Big, popular forums start out as small forums. One day we will find that one shard in our shared index is doing a lot more work than the other shards, because it holds the documents for a forum that has become very popular. That forum now needs its own index.
The index aliases that we’re using to fake an index per user give us a clean migration path for the big forum.

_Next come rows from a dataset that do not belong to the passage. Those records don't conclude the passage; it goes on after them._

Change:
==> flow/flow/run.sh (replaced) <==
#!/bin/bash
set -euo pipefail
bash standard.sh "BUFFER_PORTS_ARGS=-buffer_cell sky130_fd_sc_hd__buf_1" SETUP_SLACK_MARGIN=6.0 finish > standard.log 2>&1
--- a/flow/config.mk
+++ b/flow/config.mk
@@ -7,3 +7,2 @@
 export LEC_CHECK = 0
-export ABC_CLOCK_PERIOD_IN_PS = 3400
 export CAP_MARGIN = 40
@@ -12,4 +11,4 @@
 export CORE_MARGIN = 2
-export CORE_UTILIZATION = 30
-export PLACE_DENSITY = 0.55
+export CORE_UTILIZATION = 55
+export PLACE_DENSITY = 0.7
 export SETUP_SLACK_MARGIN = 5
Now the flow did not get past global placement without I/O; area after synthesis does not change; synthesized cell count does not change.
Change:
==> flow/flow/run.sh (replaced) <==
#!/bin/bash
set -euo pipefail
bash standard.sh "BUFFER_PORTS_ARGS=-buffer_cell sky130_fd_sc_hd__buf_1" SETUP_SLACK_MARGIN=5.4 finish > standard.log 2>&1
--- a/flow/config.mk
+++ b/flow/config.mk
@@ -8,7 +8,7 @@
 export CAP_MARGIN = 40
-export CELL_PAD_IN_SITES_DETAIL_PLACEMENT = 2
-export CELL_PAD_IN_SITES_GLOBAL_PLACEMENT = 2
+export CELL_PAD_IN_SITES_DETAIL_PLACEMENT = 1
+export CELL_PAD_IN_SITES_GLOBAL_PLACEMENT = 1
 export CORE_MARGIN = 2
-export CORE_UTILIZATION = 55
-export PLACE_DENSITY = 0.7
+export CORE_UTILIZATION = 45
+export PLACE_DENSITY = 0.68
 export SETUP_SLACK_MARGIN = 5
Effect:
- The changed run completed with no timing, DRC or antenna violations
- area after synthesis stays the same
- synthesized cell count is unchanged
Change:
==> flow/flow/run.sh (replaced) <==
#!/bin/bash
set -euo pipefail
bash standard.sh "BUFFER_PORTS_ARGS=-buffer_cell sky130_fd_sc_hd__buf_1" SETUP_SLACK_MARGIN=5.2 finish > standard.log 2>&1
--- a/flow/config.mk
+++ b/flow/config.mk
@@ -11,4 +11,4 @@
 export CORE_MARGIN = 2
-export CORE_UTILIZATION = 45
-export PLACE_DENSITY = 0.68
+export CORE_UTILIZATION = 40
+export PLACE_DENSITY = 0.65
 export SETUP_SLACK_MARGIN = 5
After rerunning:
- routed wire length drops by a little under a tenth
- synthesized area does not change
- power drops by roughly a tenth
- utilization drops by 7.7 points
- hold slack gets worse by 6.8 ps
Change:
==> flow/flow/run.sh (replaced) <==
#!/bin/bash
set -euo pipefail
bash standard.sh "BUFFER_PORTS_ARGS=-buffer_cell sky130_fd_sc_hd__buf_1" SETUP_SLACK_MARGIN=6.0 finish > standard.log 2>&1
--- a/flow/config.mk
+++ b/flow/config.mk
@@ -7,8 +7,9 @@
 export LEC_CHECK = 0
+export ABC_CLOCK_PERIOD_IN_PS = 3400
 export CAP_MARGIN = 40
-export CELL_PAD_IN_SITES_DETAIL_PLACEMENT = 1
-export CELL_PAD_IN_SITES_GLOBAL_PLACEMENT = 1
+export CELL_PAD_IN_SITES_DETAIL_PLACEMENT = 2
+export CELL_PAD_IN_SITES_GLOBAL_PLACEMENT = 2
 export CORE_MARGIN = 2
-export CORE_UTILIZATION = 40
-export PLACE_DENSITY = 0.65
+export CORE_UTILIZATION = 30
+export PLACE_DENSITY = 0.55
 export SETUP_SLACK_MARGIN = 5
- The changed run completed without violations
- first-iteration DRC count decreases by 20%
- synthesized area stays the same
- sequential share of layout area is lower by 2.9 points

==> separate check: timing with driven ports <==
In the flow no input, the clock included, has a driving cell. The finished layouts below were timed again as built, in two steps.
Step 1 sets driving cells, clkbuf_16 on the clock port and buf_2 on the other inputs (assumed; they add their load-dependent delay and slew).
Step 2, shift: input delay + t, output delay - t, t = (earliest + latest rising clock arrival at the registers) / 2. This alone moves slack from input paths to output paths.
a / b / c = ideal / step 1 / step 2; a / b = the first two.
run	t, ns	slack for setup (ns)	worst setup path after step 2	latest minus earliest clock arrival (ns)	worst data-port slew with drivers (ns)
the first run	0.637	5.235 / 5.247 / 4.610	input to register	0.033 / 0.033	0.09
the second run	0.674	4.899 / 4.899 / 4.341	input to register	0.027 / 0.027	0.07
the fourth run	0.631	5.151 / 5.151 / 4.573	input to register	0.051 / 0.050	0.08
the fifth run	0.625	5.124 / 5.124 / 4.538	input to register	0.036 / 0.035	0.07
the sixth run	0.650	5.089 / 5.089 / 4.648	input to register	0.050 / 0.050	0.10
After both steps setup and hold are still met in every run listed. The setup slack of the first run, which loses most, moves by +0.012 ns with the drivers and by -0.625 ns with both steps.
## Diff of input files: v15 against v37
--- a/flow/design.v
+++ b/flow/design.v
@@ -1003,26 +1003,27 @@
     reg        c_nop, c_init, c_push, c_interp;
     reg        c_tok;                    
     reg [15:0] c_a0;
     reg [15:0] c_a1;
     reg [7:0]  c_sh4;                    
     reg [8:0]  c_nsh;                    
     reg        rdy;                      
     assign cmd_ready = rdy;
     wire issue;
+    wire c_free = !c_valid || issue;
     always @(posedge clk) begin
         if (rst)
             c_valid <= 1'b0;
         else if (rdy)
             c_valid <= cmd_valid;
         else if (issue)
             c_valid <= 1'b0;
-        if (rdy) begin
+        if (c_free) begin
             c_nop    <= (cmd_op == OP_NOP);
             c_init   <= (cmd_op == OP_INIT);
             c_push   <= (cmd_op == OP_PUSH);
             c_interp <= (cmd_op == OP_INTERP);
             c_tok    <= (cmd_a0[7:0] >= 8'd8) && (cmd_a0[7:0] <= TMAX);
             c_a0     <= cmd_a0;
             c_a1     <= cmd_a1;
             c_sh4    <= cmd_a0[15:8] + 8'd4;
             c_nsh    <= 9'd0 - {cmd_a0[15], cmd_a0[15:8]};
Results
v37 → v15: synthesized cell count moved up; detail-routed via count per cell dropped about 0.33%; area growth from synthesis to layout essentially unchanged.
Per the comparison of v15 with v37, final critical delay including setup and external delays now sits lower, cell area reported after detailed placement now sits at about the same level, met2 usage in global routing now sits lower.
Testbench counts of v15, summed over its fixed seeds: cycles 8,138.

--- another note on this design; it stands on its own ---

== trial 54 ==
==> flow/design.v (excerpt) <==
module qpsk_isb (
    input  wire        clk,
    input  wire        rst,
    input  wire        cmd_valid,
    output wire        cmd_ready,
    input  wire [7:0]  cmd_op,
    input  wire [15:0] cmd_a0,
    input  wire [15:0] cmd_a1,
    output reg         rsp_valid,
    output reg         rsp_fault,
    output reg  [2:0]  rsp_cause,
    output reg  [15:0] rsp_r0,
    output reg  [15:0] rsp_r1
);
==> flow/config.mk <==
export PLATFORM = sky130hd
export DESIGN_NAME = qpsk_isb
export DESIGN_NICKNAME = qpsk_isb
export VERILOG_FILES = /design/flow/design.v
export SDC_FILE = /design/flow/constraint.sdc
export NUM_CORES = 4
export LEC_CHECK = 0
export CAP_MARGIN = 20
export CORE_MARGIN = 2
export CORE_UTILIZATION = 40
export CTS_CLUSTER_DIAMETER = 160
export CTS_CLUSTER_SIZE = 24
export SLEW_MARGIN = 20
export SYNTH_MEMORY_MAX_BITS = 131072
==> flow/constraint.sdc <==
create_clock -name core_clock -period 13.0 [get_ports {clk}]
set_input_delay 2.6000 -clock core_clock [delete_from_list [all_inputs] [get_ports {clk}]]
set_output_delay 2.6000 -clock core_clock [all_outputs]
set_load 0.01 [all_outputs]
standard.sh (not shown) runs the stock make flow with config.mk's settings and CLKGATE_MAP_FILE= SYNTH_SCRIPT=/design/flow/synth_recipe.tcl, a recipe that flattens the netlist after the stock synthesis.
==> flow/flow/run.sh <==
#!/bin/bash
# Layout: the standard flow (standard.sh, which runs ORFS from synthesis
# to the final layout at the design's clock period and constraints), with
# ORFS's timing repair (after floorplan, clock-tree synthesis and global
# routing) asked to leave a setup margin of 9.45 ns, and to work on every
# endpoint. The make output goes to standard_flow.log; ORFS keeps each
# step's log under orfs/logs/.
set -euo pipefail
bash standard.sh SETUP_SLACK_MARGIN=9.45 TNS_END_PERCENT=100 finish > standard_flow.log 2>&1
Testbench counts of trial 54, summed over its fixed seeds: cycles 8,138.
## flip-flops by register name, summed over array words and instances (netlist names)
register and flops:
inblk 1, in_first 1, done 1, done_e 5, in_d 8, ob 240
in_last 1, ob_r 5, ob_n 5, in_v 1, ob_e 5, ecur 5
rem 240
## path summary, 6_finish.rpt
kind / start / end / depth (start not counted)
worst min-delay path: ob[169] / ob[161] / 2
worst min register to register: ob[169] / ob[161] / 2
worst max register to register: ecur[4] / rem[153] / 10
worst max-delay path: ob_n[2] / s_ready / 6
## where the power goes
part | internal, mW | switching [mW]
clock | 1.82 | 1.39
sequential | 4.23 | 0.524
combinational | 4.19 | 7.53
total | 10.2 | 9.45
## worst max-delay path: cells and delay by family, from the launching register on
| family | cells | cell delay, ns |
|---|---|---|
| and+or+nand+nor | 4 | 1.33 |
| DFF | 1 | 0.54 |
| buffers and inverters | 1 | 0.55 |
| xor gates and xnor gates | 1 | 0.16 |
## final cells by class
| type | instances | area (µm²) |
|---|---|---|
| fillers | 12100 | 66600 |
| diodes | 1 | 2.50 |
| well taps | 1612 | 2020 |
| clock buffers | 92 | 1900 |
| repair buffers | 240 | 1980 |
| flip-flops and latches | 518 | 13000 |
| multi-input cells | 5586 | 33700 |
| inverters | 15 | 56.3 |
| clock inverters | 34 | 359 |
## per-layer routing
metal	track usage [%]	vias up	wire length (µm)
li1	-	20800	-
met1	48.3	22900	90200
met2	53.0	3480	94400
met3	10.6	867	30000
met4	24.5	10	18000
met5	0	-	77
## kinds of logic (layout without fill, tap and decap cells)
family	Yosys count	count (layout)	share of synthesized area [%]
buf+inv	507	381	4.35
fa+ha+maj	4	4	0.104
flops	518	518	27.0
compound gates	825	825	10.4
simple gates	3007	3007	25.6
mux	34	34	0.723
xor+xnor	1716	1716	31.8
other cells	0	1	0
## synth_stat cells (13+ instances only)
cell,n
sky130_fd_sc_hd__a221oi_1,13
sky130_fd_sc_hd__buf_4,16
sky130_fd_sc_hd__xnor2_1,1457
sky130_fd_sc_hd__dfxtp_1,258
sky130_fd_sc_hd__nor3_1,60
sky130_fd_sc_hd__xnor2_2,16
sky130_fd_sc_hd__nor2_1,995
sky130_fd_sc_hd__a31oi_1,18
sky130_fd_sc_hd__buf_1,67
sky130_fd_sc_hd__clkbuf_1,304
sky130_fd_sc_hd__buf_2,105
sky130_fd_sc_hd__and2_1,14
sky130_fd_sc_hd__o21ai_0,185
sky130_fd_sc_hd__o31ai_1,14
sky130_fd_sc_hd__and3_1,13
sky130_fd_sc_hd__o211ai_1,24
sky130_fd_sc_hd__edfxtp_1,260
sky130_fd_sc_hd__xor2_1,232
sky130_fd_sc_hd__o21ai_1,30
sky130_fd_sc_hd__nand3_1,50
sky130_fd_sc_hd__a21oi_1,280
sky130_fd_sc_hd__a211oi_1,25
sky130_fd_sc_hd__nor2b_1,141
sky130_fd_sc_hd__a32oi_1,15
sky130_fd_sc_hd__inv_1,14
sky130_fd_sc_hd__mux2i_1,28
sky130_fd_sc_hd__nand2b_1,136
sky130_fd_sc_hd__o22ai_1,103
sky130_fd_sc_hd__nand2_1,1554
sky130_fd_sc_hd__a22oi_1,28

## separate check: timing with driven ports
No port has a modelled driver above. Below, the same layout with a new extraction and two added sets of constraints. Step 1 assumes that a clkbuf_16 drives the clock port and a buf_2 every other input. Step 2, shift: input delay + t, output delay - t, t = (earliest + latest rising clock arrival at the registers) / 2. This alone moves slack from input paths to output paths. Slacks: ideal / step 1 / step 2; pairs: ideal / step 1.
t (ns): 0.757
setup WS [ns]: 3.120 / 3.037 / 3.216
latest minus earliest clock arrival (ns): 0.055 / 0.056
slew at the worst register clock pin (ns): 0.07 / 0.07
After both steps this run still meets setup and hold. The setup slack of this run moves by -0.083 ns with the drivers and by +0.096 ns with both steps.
This design comes from an exercise in tuning for a short achievable clock period and few clock cycles on the open sky130 flow, not from production work. Only simulation tests tie the RTL to the original design; equivalence was not proved. No activity file was given, so power comes from the tool's default toggle rates.

[config.mk]
export PLATFORM = sky130hd
export DESIGN_NAME = lm15_lge
export DESIGN_NICKNAME = lm15_lge
export VERILOG_FILES = /design/flow/design.v
export SDC_FILE = /design/flow/constraint.sdc
export NUM_CORES = 4
export LEC_CHECK = 0
export CAP_MARGIN = 20
export CORE_MARGIN = 2
export CORE_UTILIZATION = 40
export SLEW_MARGIN = 20
[constraint.sdc]
create_clock -name core_clock -period 10.0 [get_ports {clk}]
set_input_delay 2.0000 -clock core_clock [delete_from_list [all_inputs] [get_ports {clk}]]
set_output_delay 2.0000 -clock core_clock [all_outputs]
set_load 0.01 [all_outputs]
Source: an optimization exercise on an open RTL-to-GDS flow (aim: small area). Production flows keep margins and buffers that such runs may drop. RTL that was checked went through simulation tests only; none was proved equivalent to the original. No functional check of the RTL was part of runs 4 and 5. No activity file was given, so power comes from the tool's default toggle rates.

==> flow/design.v <==
module dstu_mac_pad (
    input  wire        clk,
    input  wire        rst,
    input  wire [1:0]  macsel,
    input  wire        cmd_valid,
    output wire        cmd_ready,
    input  wire [31:0] cmd_word,
    input  wire [31:0] cmd_arg0,
    input  wire [31:0] cmd_arg1,
    input  wire [31:0] cmd_arg2,
    output wire        rsp_valid,
    output wire [2:0]  rsp_err,
    output wire [31:0] rsp_ret,
    input  wire [2:0]  sr_sel,
    output reg  [31:0] sr_data,
    output wire [31:0] kb_addr,
    input  wire [7:0]  kb_data,
    output wire [31:0] ib_addr,
    input  wire [7:0]  ib_data,
    output wire        ob_we,
    output wire [31:0] ob_addr,
    output wire [7:0]  ob_data,
    output wire [1:0]  eng_cfg,
    input  wire [7:0]  eng_blklen,
    output wire        eng_abs_valid,
    output reg  [7:0]  eng_abs_byte,
    input  wire        eng_abs_ready,
    output wire        eng_reset,
    output wire        eng_final,
    input  wire        eng_dig_valid,
    input  wire [7:0]  eng_dig_byte,
    output wire        eng_dig_ready
);
    localparam [31:0] ALG_ID  = 32'h44535455;    
    localparam [1:0] UNINIT = 2'd0, KEYED = 2'd1, STALE = 2'd2;
    localparam [2:0] E_OK = 3'd0, E_CFG = 3'd1, E_STATE = 3'd2, E_LEN = 3'd3, E_ILL = 3'd4;
    localparam [7:0] OP_INIT = 8'h01, OP_UPDB = 8'h02, OP_UPDM = 8'h03, OP_FINAL = 8'h04,
                     OP_RESET = 8'h05, OP_GETSIZE = 8'h06, OP_GETNAME = 8'h07;
    localparam [3:0] S_IDLE  = 4'd0,
                     S_RSP   = 4'd1,     
                     S_RST   = 4'd2,     
                     S_IWAIT = 4'd3,     
                     S_ILOAD = 4'd4,     
                     S_IRD   = 4'd5,
                     S_IABS  = 4'd6,
                     S_URD   = 4'd7,
                     S_UABS  = 4'd8,
                     S_UPDB  = 4'd9,
                     S_FPAD0 = 4'd10,    
                     S_FPAD  = 4'd11,
                     S_FKEY  = 4'd12,
                     S_FFIN  = 4'd13,
                     S_FDIG  = 4'd14;
    reg  [3:0]  state;
    reg  [1:0]  fsm;
    reg  [1:0]  cfg;           
    reg  [63:0] cnt;
    reg  [6:0]  klen;
    reg  [1:0]  ret_sel;       
    reg  [2:0]  err;
    reg  [3:0]  sticky;
    reg  [31:0] a;             
    reg  [31:0] e;             
    reg  [7:0]  dc;            
    reg  [5:0]  ph;            
    reg  [511:0] ring;         
    wire        cfgfault = (cfg == 2'd3);
    wire [6:0]  macsize  = {cfg == 2'd2, ~cfg[1], cfg == 2'd1, 4'd0};
    wire [1:0]  fsm_rd   = fsm | {2{cfgfault}};
    wire [7:0]  c_opc = cmd_word[7:0];
    wire [7:0]  c_mod = cmd_word[15:8];
    wire [15:0] c_rsv = cmd_word[31:16];
    wire c_legal = (c_rsv == 16'd0) &&
                   ((c_opc == OP_INIT) ||
                    ((c_opc >= OP_UPDB) && (c_opc <= OP_GETNAME) && (c_mod == 8'd0)));
    wire        c_updm = (c_opc[2:0] == 3'd3);
    wire [31:0] c_addend = c_updm ? cmd_arg2 : {25'd0, macsize};
    wire [32:0] c_end = {1'b0, cmd_arg1} + {1'b0, c_addend};
    wire        c_lenerr = c_end > {1'b0, cmd_arg0};
    wire        keyed = (fsm == KEYED);
    reg  [2:0]  c_err;
    always @(*) begin
        c_err = E_OK;
        if (!c_legal)
            c_err = E_ILL;
        else if (cfgfault)
            c_err = E_CFG;
        else begin
            case (c_opc[2:0])
                3'd1: if (c_mod != 8'd0 || cmd_arg0 > 32'd64) c_err = E_CFG;
                3'd2: if (!keyed) c_err = E_STATE;
                3'd3, 3'd4:
                      if (c_lenerr) c_err = E_LEN;
                      else if (!keyed) c_err = E_STATE;
                default: c_err = E_OK;
            endcase
        end
    end
    wire [8:0]  ii      = a[8:0];
    wire        i_lt_l  = (ii < {2'b00, klen});
    wire        i_eq_l  = (ii == {2'b00, klen});
    wire [9:0]  blk_end = {1'b0, ii} + {2'b00, dc};        
    wire        pk_fld  = (dc >= 8'd9) && (dc <= 8'd12) && (blk_end > {3'b000, klen});
    reg  [7:0]  pk_byte;
    always @(*) begin
        if (pk_fld) begin
            case (dc[1:0])
                2'd0:    pk_byte = {klen[4:0], 3'b000};       
                2'd3:    pk_byte = {6'd0, klen[6:5]};         
                default: pk_byte = 8'h00;
            endcase
        end else if (i_eq_l)
            pk_byte = 8'h80;
        else if (i_lt_l)
            pk_byte = kb_data;
        else
            pk_byte = 8'h00;
    end
    wire        pb_fld  = (dc >= 8'd5) && (dc <= 8'd12);
    reg  [7:0]  pb_v;
    always @(*) begin
        case (dc[3:0])
            4'd12:   pb_v = {cnt[4:0], 3'b000};
            4'd11:   pb_v = cnt[12:5];
            4'd10:   pb_v = cnt[20:13];
            4'd9:    pb_v = cnt[28:21];
            4'd8:    pb_v = cnt[36:29];
            4'd7:    pb_v = cnt[44:37];
            4'd6:    pb_v = cnt[52:45];
            default: pb_v = cnt[60:53];
        endcase
    end
    wire [7:0]  pb_byte = pb_fld ? pb_v : ((state == S_FPAD0) ? 8'h80 : 8'h00);
    reg  [7:0]  key_byte;
    always @(*) begin
        case (ph[5:4])
            2'd0:    key_byte = ring[7:0];
            2'd1:    key_byte = ring[16*8+7:16*8];
            2'd2:    key_byte = ring[32*8+7:32*8];
            default: key_byte = ring[48*8+7:48*8];
        endcase
    end
    wire at_end = (a == e);
    assign cmd_ready     = (state == S_IDLE);
    assign rsp_valid     = (state == S_RSP);
    assign rsp_err       = err;
    assign rsp_ret       = (ret_sel == 2'd2) ? ALG_ID :
                           (ret_sel == 2'd1) ? {25'd0, macsize} : 32'd0;
    assign kb_addr       = {25'd0, a[6:0]};
    assign ib_addr       = a;
    assign ob_addr       = a;
    assign ob_data       = eng_dig_byte;
    assign eng_dig_ready = (state == S_FDIG) && !at_end;
    assign ob_we         = eng_dig_ready && eng_dig_valid;
    assign eng_cfg       = cfg;
    assign eng_reset     = rst | (state == S_RST);
    assign eng_final     = (state == S_FFIN);
    wire key_rdy = (ph[3:0] == 4'd2) && (dc != 8'd0);
    assign eng_abs_valid = (state == S_IABS) || (state == S_UABS) || (state == S_UPDB) ||
                           (state == S_FPAD0) || (state == S_FPAD) ||
                           ((state == S_FKEY) && key_rdy);
    always @(*) begin
        case (state)
            S_IABS:          eng_abs_byte = pk_byte;
            S_UABS:          eng_abs_byte = ib_data;
            S_UPDB:          eng_abs_byte = a[7:0];
            S_FPAD0, S_FPAD: eng_abs_byte = pb_byte;
            default:         eng_abs_byte = key_byte;
        endcase
    end
    always @(*) begin
        case (sr_sel)
            3'd0:    sr_data = {20'd0, sticky, 1'b0, err, 1'b0, ~cmd_ready, fsm_rd};
            3'd1:    sr_data = rsp_ret;
            3'd2:    sr_data = {25'd0, macsize};
            3'd3:    sr_data = {24'd0, eng_blklen};
            3'd4:    sr_data = cnt[31:0];
            3'd5:    sr_data = cnt[63:32];
            3'd6:    sr_data = {25'd0, klen};
            default: sr_data = 32'd0;
        endcase
    end
    wire abs_fire = eng_abs_valid && eng_abs_ready;
    wire dc_last  = (dc == 8'd1);
    wire [7:0] dc_dec = dc - 8'd1;
    always @(posedge clk)
        ring <= {ring[503:0], (state == S_ILOAD) ? ~kb_data : ring[511:504]};
    always @(posedge clk) begin
        if (rst)
            ph <= 6'd0;
        else if (!((state == S_FKEY) && abs_fire))
            ph <= ph + 6'd1;
    end
    task respond(input [2:0] code);
        begin
            err   <= code;
            case (code)
                E_CFG:   sticky[0] <= 1'b1;
                E_STATE: sticky[1] <= 1'b1;
                E_LEN:   sticky[2] <= 1'b1;
                E_ILL:   sticky[3] <= 1'b1;
                default: ;
            endcase
            state <= S_RSP;
        end
    endtask
    always @(posedge clk) begin
        if (rst) begin
            state   <= S_IDLE;
            cfg     <= macsel;
            fsm     <= UNINIT;
            cnt     <= 64'd0;
            klen    <= 7'd0;
            ret_sel <= 2'd0;
            err     <= E_OK;
            sticky  <= 4'd0;
        end else begin
            case (state)
                S_IDLE: begin
                    a <= {cmd_arg1[31:8], (c_opc[2:0] == 3'd2) ? cmd_arg0[7:0] : cmd_arg1[7:0]};
                    e <= c_end[31:0];
                    if (cmd_valid) begin
                        if (c_err != E_OK)
                            respond(c_err);
                        else begin
                            case (c_opc[2:0])
                                3'd1: begin      
                                    klen  <= cmd_arg0[6:0];
                                    cnt   <= 64'd0;
                                    fsm   <= KEYED;
                                    dc    <= eng_blklen;
                                    state <= S_IWAIT;
                                end
                                3'd2:            
                                    state <= S_UPDB;
                                3'd3:            
                                    state <= S_URD;
                                3'd4: begin      
                                    ret_sel <= 2'd1;
                                    fsm     <= STALE;
                                    if (dc < 8'd12)
                                        dc <= eng_blklen;
                                    state   <= S_FPAD0;
                                end
                                3'd5: begin      
                                    cnt   <= 64'd0;
                                    if (keyed)
                                        fsm <= STALE;
                                    err   <= E_OK;
                                    state <= S_RST;
                                end
                                3'd6: begin      
                                    ret_sel <= 2'd1;
                                    respond(E_OK);
                                end
                                default: begin   
                                    ret_sel <= 2'd2;
                                    respond(E_OK);
                                end
                            endcase
                        end
                    end
                end
                S_RSP:
                    state <= S_IDLE;
                S_RST:
                    state <= S_RSP;
                S_IWAIT: begin
                    a[8:0] <= 9'd0;
                    if (ph == 6'd63)
                        state <= S_ILOAD;
                end
                S_ILOAD: begin
                    if (a[6]) begin
                        a[8:0] <= 9'd0;
                        state  <= S_IRD;
                    end else
                        a[8:0] <= a[8:0] + 9'd1;
                end
                S_IRD:
                    state <= S_IABS;
                S_IABS: begin
                    if (abs_fire) begin
                        dc <= dc_last ? eng_blklen : dc_dec;
                        if (dc_last && !i_lt_l)
                            respond(E_OK);
                        else begin
                            a[8:0] <= a[8:0] + 9'd1;
                            state  <= S_IRD;
                        end
                    end
                end
                S_UPDB: begin
                    if (abs_fire) begin
                        cnt <= cnt + 64'd1;
                        dc  <= dc_last ? eng_blklen : dc_dec;
                        respond(E_OK);
                    end
                end
                S_URD: begin
                    if (at_end)
                        respond(E_OK);
                    else
                        state <= S_UABS;
                end
                S_UABS: begin
                    if (abs_fire) begin
                        cnt   <= cnt + 64'd1;
                        dc    <= dc_last ? eng_blklen : dc_dec;
                        a     <= a + 32'd1;
                        state <= S_URD;
                    end
                end
                S_FPAD0, S_FPAD: begin
                    if (abs_fire) begin
                        if (dc_last) begin
                            dc    <= {1'b0, klen};
                            state <= S_FKEY;
                        end else begin
                            dc    <= dc_dec;
                            state <= S_FPAD;
                        end
                    end
                end
                S_FKEY: begin
                    if (dc == 8'd0)
                        state <= S_FFIN;
                    else if (abs_fire)
                        dc <= dc_dec;
                end
                S_FFIN: begin
                    cnt   <= 64'd0;
                    state <= S_FDIG;
                end
                S_FDIG: begin
                    if (at_end)
                        respond(E_OK);
                    else if (eng_dig_valid)
                        a <= a + 32'd1;
                end
                default:
                    state <= S_IDLE;
            endcase
        end
    end
endmodule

The first step is to create a new index dedicated to the forum, and with the appropriate number of shards to allow for expected growth:
PUT /baking_v1
{
"settings": {
"number_of_shards": 3
}
}
The next step is to migrate the data from the shared index into the dedicated
index, which can be done using a scroll
query and the
bulk
API. As soon as the migration is finished, the index alias
can be updated to point to the new index:
POST /_aliases
{
"actions": [
{ "remove": { "alias": "baking", "index": "forums" }},
{ "add": { "alias": "baking", "index": "baking_v1" }}
]
}
Updating the alias is atomic; it’s like throwing a switch. Your application
continues talking to the baking
API and is completely unaware that it now
points to a new dedicated index.
The dedicated index no longer needs the filter or the routing values. We can
just rely on the default sharding that Elasticsearch does using each
document’s _id
field.
The last step is to remove the old documents from the shared index, which can be done by searching using the original routing value and forum ID and performing a bulk delete.
The beauty of this index-per-user model is that it allows you to reduce resources, keeping costs low, while still giving you the flexibility to scale out when necessary, and with zero downtime.